Medieval music is the earliest period of music history, ranging from the years c. 500- 1400. Music during this time consisted of liturgical vocal music for the Catholic Church as well as secular vocal and instrumental pieces. One of the main components of liturgical music in the medieval period was Gregorian chant. Gregorian chant was also used as the building blocks to further many genres of music, not only liturgical.
The term “Gregorian chant” is defined as an unaccompanied unison melody of sacred mass text used in the Catholic Church. It gets its name from Pope St. Gregory, who, as the legend says, composed all of the chants after a dove whispered them into his ear. Many chants get their text from the Mass Ordinary, the parts of the Catholic Mass that always remain the same and are, or were, often sung. There are five parts of the Mass Ordinary: the Kyrie, Gloria, Credo, Sanctus and Benedictus, and the Agnus Dei. The other texts for Gregorian chant comes from the Mass Proper, which is the prayers for mass that change according to which season or feast it may be celebrating.
The notation used to notate Gregorian chant is very different than any form of notation currently used in music. However, it is from this ancient notation that our current system evolved.
Music in general went through several stages of notation before our current system of a staff of five lines, four spaces, time signatures, quarter notes, half notes, and more that came about. These stages started in the Medieval times, when the only music that was being written down was for the Church. Most, if not all, of secular music during this time were passed on via oral tradition. For several years previously, chant was learned orally and not written down. Notation started out with the notes (then called neumes) placed above the text, merely indicating whether the next note was to be sung higher or lower than the next note. Eventually, some version of a staff made its way into the process to indicate how much higher or lower to go. Then someone named Guido of Arezzo created the most detailed form of music notation known up to that time, described in a treatise he wrote. This included a staff of four lines and the beginning of our solfège system, both of which aided in more precisely indicating pitch. Before this, nothing was clear enough that someone would be able to learn the chant just from looking at the music for it; they would have had to be familiar with it already.
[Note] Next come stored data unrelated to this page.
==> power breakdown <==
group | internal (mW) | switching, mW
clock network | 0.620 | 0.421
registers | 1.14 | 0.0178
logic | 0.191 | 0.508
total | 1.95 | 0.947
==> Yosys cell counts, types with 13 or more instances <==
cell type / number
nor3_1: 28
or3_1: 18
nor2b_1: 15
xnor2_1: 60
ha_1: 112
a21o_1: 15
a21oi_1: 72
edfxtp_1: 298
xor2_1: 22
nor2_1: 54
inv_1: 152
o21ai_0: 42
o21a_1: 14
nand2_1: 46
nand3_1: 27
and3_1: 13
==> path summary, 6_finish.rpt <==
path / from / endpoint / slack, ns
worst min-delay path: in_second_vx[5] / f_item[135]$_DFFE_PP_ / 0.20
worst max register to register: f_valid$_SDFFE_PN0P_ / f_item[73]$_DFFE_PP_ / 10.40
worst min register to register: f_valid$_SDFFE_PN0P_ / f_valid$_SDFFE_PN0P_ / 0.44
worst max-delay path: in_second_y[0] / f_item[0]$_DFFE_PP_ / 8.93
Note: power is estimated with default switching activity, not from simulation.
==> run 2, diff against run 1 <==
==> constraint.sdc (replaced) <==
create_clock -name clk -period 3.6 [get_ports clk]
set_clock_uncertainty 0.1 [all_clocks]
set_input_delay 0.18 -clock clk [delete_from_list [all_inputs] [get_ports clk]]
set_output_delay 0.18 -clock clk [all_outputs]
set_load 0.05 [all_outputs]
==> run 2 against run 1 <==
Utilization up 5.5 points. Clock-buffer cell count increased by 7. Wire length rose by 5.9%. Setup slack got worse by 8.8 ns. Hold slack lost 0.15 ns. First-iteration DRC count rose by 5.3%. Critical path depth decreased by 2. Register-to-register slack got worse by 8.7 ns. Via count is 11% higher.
### config.mk
export PLATFORM = sky130hd
export DESIGN_NAME = eccr_queue
export DESIGN_NICKNAME = d
export VERILOG_FILES = /design/src/rtl/eccr_pkg.sv /design/src/rtl/eccr_queue.sv
export SDC_FILE = /design/constraint.sdc
export NUM_CORES = 1
export LEC_CHECK = 0
export CAP_MARGIN = 30
export CORE_MARGIN = 3
export CORE_UTILIZATION = 65
export CTS_BUF_LIST = sky130_fd_sc_hd__clkbuf_8
export DETAILED_ROUTE_END_ITERATION = 16
export DONT_BUFFER_PORTS = 1
export PLACE_DENSITY = 0.82
export SYNTH_ARGS = -nofsm -noshare
export SYNTH_HDL_FRONTEND = slang
export SYNTH_SLANG_ARGS = --single-unit
### constraint.sdc
create_clock -name clk -period 22.3 [get_ports clk]
set_input_delay 5.575 -clock clk [delete_from_list [all_inputs] [get_ports clk]]
set_output_delay 5.575 -clock clk [all_outputs]
set_load 0.05 [all_outputs]
### src/rtl/eccr_pkg.sv
// ----------------------------------------------------------------------------
// eccr_pkg
// Widths, item type and rounding helpers shared by the collision resolver.
// ----------------------------------------------------------------------------
package eccr_pkg;

  localparam int VALUE_WIDTH = 24;
  localparam int RAD_W       = 16;

  localparam int DIFF_W      = 19;
  localparam int NEAR_LIMIT  = 1 << (DIFF_W - 1);
  localparam int D2_W        = 2 * DIFF_W - 1;
  localparam int SQ_W        = D2_W + 1;
  localparam int ROOT_STEPS  = (D2_W + 1) / 2;
  localparam int DIST_W      = ROOT_STEPS;
  localparam int RSUM_W      = RAD_W + 1;
  localparam int OV_W        = DIST_W + 1;

  localparam int NORM_SH     = 16;
  localparam int Q_W         = NORM_SH + 1;
  localparam int N_W         = Q_W + 1;
  localparam int NUM_W       = DIFF_W - 1 + NORM_SH + 1;

  localparam int DV_W        = VALUE_WIDTH + 1;
  localparam int PP_W        = N_W + OV_W;
  localparam int DOTP_W      = DV_W + N_W;
  localparam int PUSH_SH     = 17;
  localparam int PD_SH       = 8;
  localparam int ADJ_SH      = 24;
  localparam int PD_W        = DOTP_W + 1 - PD_SH + 1;
  localparam int AXP_W       = PD_W + N_W;
  localparam int CALC_W      = AXP_W - ADJ_SH + 3;

  localparam int QDEPTH      = 4;
  localparam int QPTR_W      = $clog2(QDEPTH);
  localparam int QCNT_W      = QPTR_W + 1;

  typedef struct packed {
    logic signed [VALUE_WIDTH-1:0] x1;
    logic signed [VALUE_WIDTH-1:0] y1;
    logic signed [VALUE_WIDTH-1:0] x2;
    logic signed [VALUE_WIDTH-1:0] y2;
    logic signed [VALUE_WIDTH-1:0] vx1;
    logic signed [VALUE_WIDTH-1:0] vy1;
    logic signed [VALUE_WIDTH-1:0] vx2;
    logic signed [VALUE_WIDTH-1:0] vy2;
    logic signed [DV_W-1:0]        dvx;
    logic signed [DV_W-1:0]        dvy;
    logic signed [DIFF_W-1:0]      dx;
    logic signed [DIFF_W-1:0]      dy;
    logic [RSUM_W-1:0]             rsum;
    logic                          near;
  } pair_t;

  function automatic logic signed [63:0] rnd_pow2(input logic signed [63:0] v,
                                                  input int unsigned s);
    logic [63:0] m;
    logic [63:0] q;
    m = v[63] ? 64'(-v) : 64'(v);
    q = (m + (64'd1 << (s - 1))) >> s;
    return v[63] ? -$signed(q) : $signed(q);
  endfunction

  function automatic logic [VALUE_WIDTH-1:0] sat_val(input logic signed [63:0] v);
    logic signed [63:0] hi;
    logic signed [63:0] lo;
    hi = (64'sd1 <<< (VALUE_WIDTH - 1)) - 64'sd1;
    lo = -hi - 64'sd1;
    if (v > hi) begin
      return hi[VALUE_WIDTH-1:0];
    end else if (v < lo) begin
      return lo[VALUE_WIDTH-1:0];
    end
    return v[VALUE_WIDTH-1:0];
  endfunction

endpackage

### src/rtl/eccr_queue.sv
// ----------------------------------------------------------------------------
// eccr_queue
// Short FIFO between the classify front and the compute back.
// ----------------------------------------------------------------------------
module eccr_queue import eccr_pkg::*; (
  input  logic  clk,
  input  logic  rst_n,
  input  logic  push_valid,
  output logic  push_ready,
  input  pair_t push_item,
  output logic  pop_valid,
  input  logic  pop_ready,
  output pair_t pop_item
);

  pair_t             mem_r [QDEPTH];
  logic [QPTR_W-1:0] wr_ptr_r;
  logic [QPTR_W-1:0] rd_ptr_r;
  logic [QCNT_W-1:0] count_r;
  logic [QCNT_W-1:0] count_nxt;
  logic              push;
  logic              pop;

  assign push_ready = count_r != QCNT_W'(QDEPTH);
  assign pop_valid  = count_r != '0;
  assign pop_item   = mem_r[rd_ptr_r];
  assign push       = push_valid && push_ready;
  assign pop        = pop_valid && pop_ready;

  always_comb begin
    case ({push, pop})
      2'b10:   count_nxt = count_r + QCNT_W'(1);
      2'b01:   count_nxt = count_r - QCNT_W'(1);
      default: count_nxt = count_r;
    endcase
  end

  always_ff @(posedge clk) begin
    if (!rst_n) begin
      wr_ptr_r <= '0;
      rd_ptr_r <= '0;
      count_r  <= '0;
    end else begin
      count_r <= count_nxt;
      if (push) begin
        wr_ptr_r <= wr_ptr_r + QPTR_W'(1);
      end
      if (pop) begin
        rd_ptr_r <= rd_ptr_r + QPTR_W'(1);
      end
    end
  end

  always_ff @(posedge clk) begin
    if (push) begin
      mem_r[wr_ptr_r] <= push_item;
    end
  end

endmodule

# Word level (Yosys, flattened, before mapping)

Memory sizes are Yosys's and may differ from the RTL's. A register that Yosys moved wholly into a read port is not among the register bits.
Index checks and enable logic that the tools add are counted.

Reductions and logical operators: 4
Multiplexer cells: 5
Equality and inequality tests: 3
Add/sub/neg operators: 4

Operator list:

| kind                                                 | number |
|---|---|
| one-hot mux 3 bit (2 select lines)                   | 1 |
| adder 2 x 1 -> 2 bit (second input constant)         | 2 |
| 2-to-1 mux 2 bit                                     | 2 |
| adder 3 x 1 -> 3 bit (second input constant)         | 1 |
| inequality test 3 bit (second input constant)        | 1 |
| nonzero test 3 bit                                   | 1 |
| subtractor 3 x 1 -> 3 bit (second input constant)    | 1 |
| equality test 2 x 1 -> 1 bit (second input constant) | 1 |
| equality test 2 bit (second input constant)          | 1 |
| logical AND 1 bit                                    | 2 |
| 2-to-1 mux 1 bit                                     | 2 |
| nonzero test 2 bit                                   | 1 |

Memories: 1
Word-level logic and storage cells: 20
RAM bits: 1192
Output and inout port bits: 300
Bits of input ports: 302
Bits in registers: 7

Memories:

| name  | depth | bits a word | rd ports | clocked after memory_dff | wr ports | line             | source |
|---|---|---|---|---|---|---|---|
| mem_r | 4     | 298         | 1        | 1                        | 1        | eccr_queue.sv:16 | `pair_t mem_r [QDEPTH];` |

# Longest topological paths before layout

Gate-level depths: netlist of run 1.

Word-level depth: 4
Depth in mapped cells: 9
Depth with buffers taken out: 9

# Worst setup path before layout of run 1

OpenSTA, ideal clock, no wires.

Kind: in2reg
Start point: in push_valid
End point: mem mem_r[0][0] (netlist name) (enable)
Stages on the path: 2
Required time: 21.602 ns
Arrival time: 12.751 ns
Path buffers: 0
Setup time: 0.698 ns
Slack: 8.852 ns
Cells stage by stage: a21boi_1 and2_1

Longest elaborated chain between the ends: 3

Ends and longest elaborated chain:

| what                                   | line             | source |
|---|---|---|
| start, declared                        | eccr_queue.sv:8  | `input logic push_valid,` |
| logical AND 1 bit                      | eccr_queue.sv:27 | `assign push = push_valid && push_ready;` |
| 2-to-1 mux 1 bit                       | eccr_queue.sv:55 | `if (push) begin` |
| 2-to-1 mux 1 bit (not written as such) | eccr_queue.sv:56 | `mem_r[wr_ptr_r] <= push_item;` |
| end, declared                          | eccr_queue.sv:16 |  |

No other way between the ends.

==> results.cfg, run 1 <==
[status]
outcome = finished with violations
violations = slew limit

[finish]
final_nets = 2057
fin_cells = 2751
areaGrowthSynthToFinish_pct = 9.933
drive_gt1_frac = 0.2937
final_core_util = 0.7243

[floorplanning]
num_rows = 94
die_area_um2 = 70020
io_pins = 602
initial_utilization = 0.6588
die_h_um = 264.6
core_um2 = 65980
fp.dieW_um = 264.6

[logic_synthesis]
ys_warn_count = 0
netlist_instances = 1608
yosys_most_used_dff = edfxtp_1
synth_top_cells_by_area = edfxtp_1 (82%), mux4_2 (15%), buf_6 (0.67%)
yosysSeqAreaShare = 0.8276
yosysTopAreaCell = edfxtp_1
yosysTopAreaCellShare = 0.8234
synth_edf_count = 1192
synth_common_cells = edfxtp_1 (1192), mux4_2 (298), buf_2 (31)
synth-seq-cells = 1201
avgSynthCellArea_um2 = 27.03
synth_cell_types = 22
synth_fp_nets = 1916
synthArstFlopShare = 0
yosys.cell_count.top_type = edfxtp_1
syn_area_um2 = 43470

[worst_setup_path]
criticalPathCategory = reg -> out
crit_chain = buf_4 -> buf_4 -> mux4_2
cpMostUsedCell = buf_4
crit_fanout = 39
slowest_delay_ns = 0.80
crit_path_start_kind = flop
crit_cells = 3
worst-path-buf-inv = 2
crit_required_ns = 16.73
r2r_cells = 5
end_kind = primary output
crit_arrival_ns = 3.52
critPathSlowestCell = dfxtp_4
path_delay_family = buffers and inverters

[sta]
finalCritPeriodShare = 0.4079
relSlewSlack = -0.008407
period_needed_ns = 9.096
hold_viol_final = 0
fin_hold_ws_ns = 0.5645
fin_worst_skew_ns = 0.04213
slew_violations = 53
finalSetupViolCount = 0
max_freq_mhz = 109.9
rsz0062_at_grt = false
worstMarginPinSlew_ns = 1.513
setup_tns_ns = 0

[hold_path]
holdPathStages = 2
hold_path_class = reg -> reg

[power]
ir_drop_mv = 0.1008
p_leak_uw = 0.01477
cellPowerDensity_nw_per_um2 = 131.7

[placement]
dp_hpwl_um = 57810
place_inst = 2432
portBuffers = 0
gp_congestion = 0.9164

[detailed_routing]
wl_per_cell_um = 32.96
ant_nets = 0
first_pass_iters = 5
wl_met1_um = 29710
drtIter0Drc = 1885
wl_met2_um = 47420
route.met3.wl_um = 9902
vias = 18110
dr.max_layer_used = met5
drc = 0
wl_um = 90670
vias_per_cell = 6.584

[grt]
grt_pass1_wl_um = 132000
grt_pass1_vias = 19170
antenna_found_initial = 4
grt-ovfl-total = 0
grt_usage = 0.2638
grt_max_degree = 174

[cts]
cts_setup_buffers = 0
cts_buffer_depth = 3
cts.clk_slew.worst_paths_ns = 0.06
cts_tree = done
cts_resized = 0
clock_latency_ns = 0.79
postCtsHoldBufs = 0
cts-htree-levels = 4
clock-sinks = 1201
cts-root-buf = clkbuf_8
cts_buffers = 175

[flow_run]
drv_cap = 0
## through the flow
stage | total power (µW) | area, µm² | setup slack (ns)
after floorplan | 4556 | 43470 | 8.852
after global placement | 4710 | 44270 | 13.28
after detailed placement | 4754 | 44460 | 13.33
after CTS | 6349 | 47670 | 13.04
after global routing | 6507 | 47790 | 12.89
final | 6296 | 47790 | 13.20
## power breakdown
group | total (µW) | internal, µW | switching, µW | leakage [µW]
Clock | 1600 | 808 | 789 | 0.00183
Combinational | 1900 | 469 | 1430 | 0.00192
Sequential | 2800 | 2720 | 78.6 | 0.0110
Total | 6300 | 4000 | 2290 | 0.0148
## worst paths after layout
kind | startpoint | endpoint | slack, ns
worst max register to register | count_r[0] | mem_r[1][238] | 18.36
worst max-delay path | flop | pop_item[247] | 13.20
worst min-delay path | wr_ptr_r[1] | wr_ptr_r[1] | 0.56
worst min register to register | wr_ptr_r[1] | wr_ptr_r[1] | 0.56
$ cat src/rtl/mhfba_pkg.sv
`timescale 1ns / 1ps
// ----------------------------------------------------------------------------
// mhfba_pkg: shared types and constants of the free-block allocator
// Heap geometry, per-level token and write-back items, RAM request bundle.
// ----------------------------------------------------------------------------
package mhfba_pkg;

  // Heap capacity and block number space
  localparam int HEAP_DEPTH = 1024;
  localparam int BLOCK_BITS = 32;

  // Fixed field widths
  localparam int ENTRY_W  = 32;
  localparam int COUNT_W  = 11;
  localparam int STATUS_W = 2;

  // Derived geometry: one cell per heap level
  localparam int FILL_W    = $clog2(HEAP_DEPTH + 1);
  localparam int LVL_COUNT = $clog2(HEAP_DEPTH + 1);
  localparam int LVL_W     = $clog2(LVL_COUNT);
  localparam int IDX_W     = (LVL_COUNT - 1 > 2) ? LVL_COUNT - 1 : 2;
  localparam int ROW_W     = IDX_W - 1;
  localparam int CNT_W     = BLOCK_BITS + 1;

  localparam logic [CNT_W-1:0] BLK_LIMIT = CNT_W'(1) << BLOCK_BITS;

  // Operation codes
  localparam logic OP_ALLOC   = 1'b0;
  localparam logic OP_RELEASE = 1'b1;

  typedef enum logic [STATUS_W-1:0] {
    ST_OK      = 2'd0,
    ST_IGNORED = 2'd1,
    ST_FULL    = 2'd2,
    ST_NOBLK   = 2'd3
  } status_t;

  typedef enum logic {
    K_INS = 1'b0,
    K_DEL = 1'b1
  } tok_kind_t;

  // Item walking down the level chain
  //   insert: idx is the path node at this level, path = position + 1,
  //           tgt = level where the new slot lives
  //   delete: idx is the hole index one level up, size = heap fill
  typedef struct packed {
    logic               valid;
    tok_kind_t          kind;
    logic [IDX_W-1:0]   idx;
    logic [ENTRY_W-1:0] carry;
    logic [FILL_W-1:0]  path;
    logic [FILL_W-1:0]  size;
    logic [LVL_W-1:0]   tgt;
  } tok_t;

  // Write-back from a cell into the level above it
  typedef struct packed {
    logic               valid;
    logic [IDX_W-1:0]   idx;
    logic [ENTRY_W-1:0] data;
  } wb_t;

  // Direct entry read issued by the sequencer
  typedef struct packed {
    logic             en;
    logic [LVL_W-1:0] lvl;
    logic [IDX_W-1:0] idx;
  } probe_t;

  // Cell to level RAM request; a row holds two sibling entries
  typedef struct packed {
    logic [1:0]           wr_en;
    logic [ROW_W-1:0]     wr_row;
    logic [2*ENTRY_W-1:0] wr_data;
    logic                 rd_en;
    logic [ROW_W-1:0]     rd_row;
  } ram_req_t;

  typedef logic [LVL_COUNT-1:0][ENTRY_W-1:0] entry_vec_t;

  // Heap level of a position: floor(log2(p + 1))
  function automatic logic [LVL_W-1:0] lvl_of(input logic [FILL_W-1:0] p);
    logic [FILL_W-1:0] q;
    logic [LVL_W-1:0]  r;
    q = p + FILL_W'(1);
    r = '0;
    for (int b = 0; b < FILL_W; b++) begin
      if (q[b]) begin
        r = LVL_W'(b);
      end
    end
    return r;
  endfunction

  // Index of a position within its level
  function automatic logic [IDX_W-1:0] idx_of(input logic [FILL_W-1:0] p);
    logic [FILL_W-1:0] q;
    logic [LVL_W-1:0]  l;
    q = p + FILL_W'(1);
    l = lvl_of(p);
    return IDX_W'(q - (FILL_W'(1) << l));
  endfunction

  // Number of sibling-pair rows a level needs
  function automatic int level_rows(input int lvl);
    int cap;
    int ent;
    cap = 1 << lvl;
    ent = HEAP_DEPTH - (cap - 1);
    if (ent > cap) begin
      ent = cap;
    end
    return (ent + 1) >> 1;
  endfunction

endpackage
**src/rtl/mhfba_pkg.sv**
```systemverilog
`timescale 1ns / 1ps
// ----------------------------------------------------------------------------
// mhfba_pkg: shared types and constants of the free-block allocator
// Heap geometry, per-level token and write-back items, RAM request bundle.
// ----------------------------------------------------------------------------
package mhfba_pkg;

  // Heap capacity and block number space
  localparam int HEAP_DEPTH = 1024;
  localparam int BLOCK_BITS = 32;

  // Fixed field widths
  localparam int ENTRY_W  = 32;
  localparam int COUNT_W  = 11;
  localparam int STATUS_W = 2;

  // Derived geometry: one cell per heap level
  localparam int FILL_W    = $clog2(HEAP_DEPTH + 1);
  localparam int LVL_COUNT = $clog2(HEAP_DEPTH + 1);
  localparam int LVL_W     = $clog2(LVL_COUNT);
  localparam int IDX_W     = (LVL_COUNT - 1 > 2) ? LVL_COUNT - 1 : 2;
  localparam int ROW_W     = IDX_W - 1;
  localparam int CNT_W     = BLOCK_BITS + 1;

  localparam logic [CNT_W-1:0] BLK_LIMIT = CNT_W'(1) << BLOCK_BITS;

  // Operation codes
  localparam logic OP_ALLOC   = 1'b0;
  localparam logic OP_RELEASE = 1'b1;

  typedef enum logic [STATUS_W-1:0] {
    ST_OK      = 2'd0,
    ST_IGNORED = 2'd1,
    ST_FULL    = 2'd2,
    ST_NOBLK   = 2'd3
  } status_t;

  typedef enum logic {
    K_INS = 1'b0,
    K_DEL = 1'b1
  } tok_kind_t;

  // Item walking down the level chain
  //   insert: idx is the path node at this level, path = position + 1,
  //           tgt = level where the new slot lives
  //   delete: idx is the hole index one level up, size = heap fill
  typedef struct packed {
    logic               valid;
    tok_kind_t          kind;
    logic [IDX_W-1:0]   idx;
    logic [ENTRY_W-1:0] carry;
    logic [FILL_W-1:0]  path;
    logic [FILL_W-1:0]  size;
    logic [LVL_W-1:0]   tgt;
  } tok_t;

  // Write-back from a cell into the level above it
  typedef struct packed {
    logic               valid;
    logic [IDX_W-1:0]   idx;
    logic [ENTRY_W-1:0] data;
  } wb_t;

  // Direct entry read issued by the sequencer
  typedef struct packed {
    logic             en;
    logic [LVL_W-1:0] lvl;
    logic [IDX_W-1:0] idx;
  } probe_t;

  // Cell to level RAM request; a row holds two sibling entries
  typedef struct packed {
    logic [1:0]           wr_en;
    logic [ROW_W-1:0]     wr_row;
    logic [2*ENTRY_W-1:0] wr_data;
    logic                 rd_en;
    logic [ROW_W-1:0]     rd_row;
  } ram_req_t;

  typedef logic [LVL_COUNT-1:0][ENTRY_W-1:0] entry_vec_t;

  // Heap level of a position: floor(log2(p + 1))
  function automatic logic [LVL_W-1:0] lvl_of(input logic [FILL_W-1:0] p);
    logic [FILL_W-1:0] q;
    logic [LVL_W-1:0]  r;
    q = p + FILL_W'(1);
    r = '0;
    for (int b = 0; b < FILL_W; b++) begin
      if (q[b]) begin
        r = LVL_W'(b);
      end
    end
    return r;
  endfunction

  // Index of a position within its level
  function automatic logic [IDX_W-1:0] idx_of(input logic [FILL_W-1:0] p);
    logic [FILL_W-1:0] q;
    logic [LVL_W-1:0]  l;
    q = p + FILL_W'(1);
    l = lvl_of(p);
    return IDX_W'(q - (FILL_W'(1) << l));
  endfunction

  // Number of sibling-pair rows a level needs
  function automatic int level_rows(input int lvl);
    int cap;
    int ent;
    cap = 1 << lvl;
    ent = HEAP_DEPTH - (cap - 1);
    if (ent > cap) begin
      ent = cap;
    end
    return (ent + 1) >> 1;
  endfunction

endpackage

```
**src/rtl/mhfba_seq.sv**
```systemverilog
`timescale 1ns / 1ps
// ----------------------------------------------------------------------------
// mhfba_seq: item sequencer of the allocator
// Accepts items, keeps heap fill and the fresh block counter, reads the root
// and last entry, launches items into the level chain and issues results.
// ----------------------------------------------------------------------------
module mhfba_seq
  import mhfba_pkg::*;
(
  input  logic                clk,
  input  logic                rst,
  input  logic                start,
  input  logic                op,
  input  logic [ENTRY_W-1:0]  block_number,
  output logic                busy,
  input  logic                cfg_valid,
  output logic                cfg_ready,
  input  logic                cfg_data,
  output probe_t              probe,
  input  entry_vec_t          entry_all,
  output tok_t                tok_ins,
  output tok_t                tok_del,
  input  logic                chain_done,
  output logic                done,
  output logic [ENTRY_W-1:0]  granted_block,
  output logic [STATUS_W-1:0] status,
  output logic                from_free_list,
  output logic [COUNT_W-1:0]  free_count
);

  typedef enum logic [2:0] {
    S_IDLE,
    S_ROOT,
    S_LAST,
    S_LAUNCH,
    S_WAIT
  } sstate_t;

  sstate_t            state;
  logic [FILL_W-1:0]  fill;
  logic [CNT_W-1:0]   next_blk;
  logic               forget;
  logic               op_r;
  logic [ENTRY_W-1:0] root_r;
  status_t            status_r;
  logic [LVL_W-1:0]   last_lvl;

  assign busy      = state != S_IDLE;
  assign cfg_ready = 1'b1;
  assign status    = status_r;
  assign last_lvl  = lvl_of(fill);

  // Item control, counters and result registers
  always_ff @(posedge clk) begin
    if (rst) begin
      state          <= S_IDLE;
      fill           <= '0;
      next_blk       <= '0;
      forget         <= 1'b0;
      probe          <= '0;
      tok_ins        <= '0;
      tok_del        <= '0;
      done           <= 1'b0;
      granted_block  <= '0;
      status_r       <= ST_OK;
      from_free_list <= 1'b0;
      free_count     <= '0;
    end else begin
      probe.en      <= 1'b0;
      tok_ins.valid <= 1'b0;
      tok_del.valid <= 1'b0;
      done          <= 1'b0;
      if (cfg_valid) begin
        forget <= cfg_data;
      end
      case (state)
        S_IDLE: begin
          if (start) begin
            op_r           <= op;
            granted_block  <= '0;
            status_r       <= ST_OK;
            from_free_list <= 1'b0;
            free_count     <= COUNT_W'(fill);
            if (op == OP_ALLOC) begin
              if (fill != '0) begin
                fill      <= fill - FILL_W'(1);
                probe.en  <= 1'b1;
                probe.lvl <= '0;
                probe.idx <= '0;
                state     <= S_ROOT;
              end else if (next_blk == BLK_LIMIT) begin
                status_r <= ST_NOBLK;
                done     <= 1'b1;
              end else begin
                granted_block <= ENTRY_W'(next_blk);
                next_blk      <= next_blk + CNT_W'(1);
                done          <= 1'b1;
              end
            end else if (forget) begin
              status_r <= ST_IGNORED;
              done     <= 1'b1;
            end else if (fill >= FILL_W'(HEAP_DEPTH)) begin
              status_r <= ST_FULL;
              done     <= 1'b1;
            end else begin
              tok_ins.valid <= 1'b1;
              tok_ins.kind  <= K_INS;
              tok_ins.idx   <= '0;
              tok_ins.carry <= block_number;
              tok_ins.path  <= fill + FILL_W'(1);
              tok_ins.size  <= '0;
              tok_ins.tgt   <= lvl_of(fill);
              fill          <= fill + FILL_W'(1);
              state         <= S_WAIT;
            end
          end
        end
        S_ROOT: begin
          // root read in flight; fetch the last entry next
          probe.en  <= fill != '0;
          probe.lvl <= lvl_of(fill);
          probe.idx <= idx_of(fill);
          state     <= S_LAST;
        end
        S_LAST: begin
          root_r <= entry_all[0];
          if (fill == '0) begin
            granted_block  <= entry_all[0];
            from_free_list <= 1'b1;
            free_count     <= COUNT_W'(fill);
            done           <= 1'b1;
            state          <= S_IDLE;
          end else begin
            state <= S_LAUNCH;
          end
        end
        S_LAUNCH: begin
          // last entry fills the root hole and sifts down from level one
          tok_del.valid <= 1'b1;
          tok_del.kind  <= K_DEL;
          tok_del.idx   <= '0;
          tok_del.carry <= entry_all[last_lvl];
          tok_del.path  <= '0;
          tok_del.size  <= fill;
          tok_del.tgt   <= '0;
          state         <= S_WAIT;
        end
        S_WAIT: begin
          if (chain_done) begin
            granted_block  <= (op_r == OP_ALLOC) ? root_r : '0;
            from_free_list <= op_r == OP_ALLOC;
            free_count     <= COUNT_W'(fill);
            done           <= 1'b1;
            state          <= S_IDLE;
          end
        end
        default: begin
          state <= S_IDLE;
        end
      endcase
    end
  end

endmodule

```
In the late nineteenth century, all of the chants of the Mass were compiled into a book called the Liber Usualis by monks in Solesmes, France. These monks created a slightly different, more informative form of notation so that anyone could learn the chants, but it was still similar to the old notation in some ways. Some chants from the Liber Usualis, that were first sung in Medieval times, are still used in churches and monasteries today.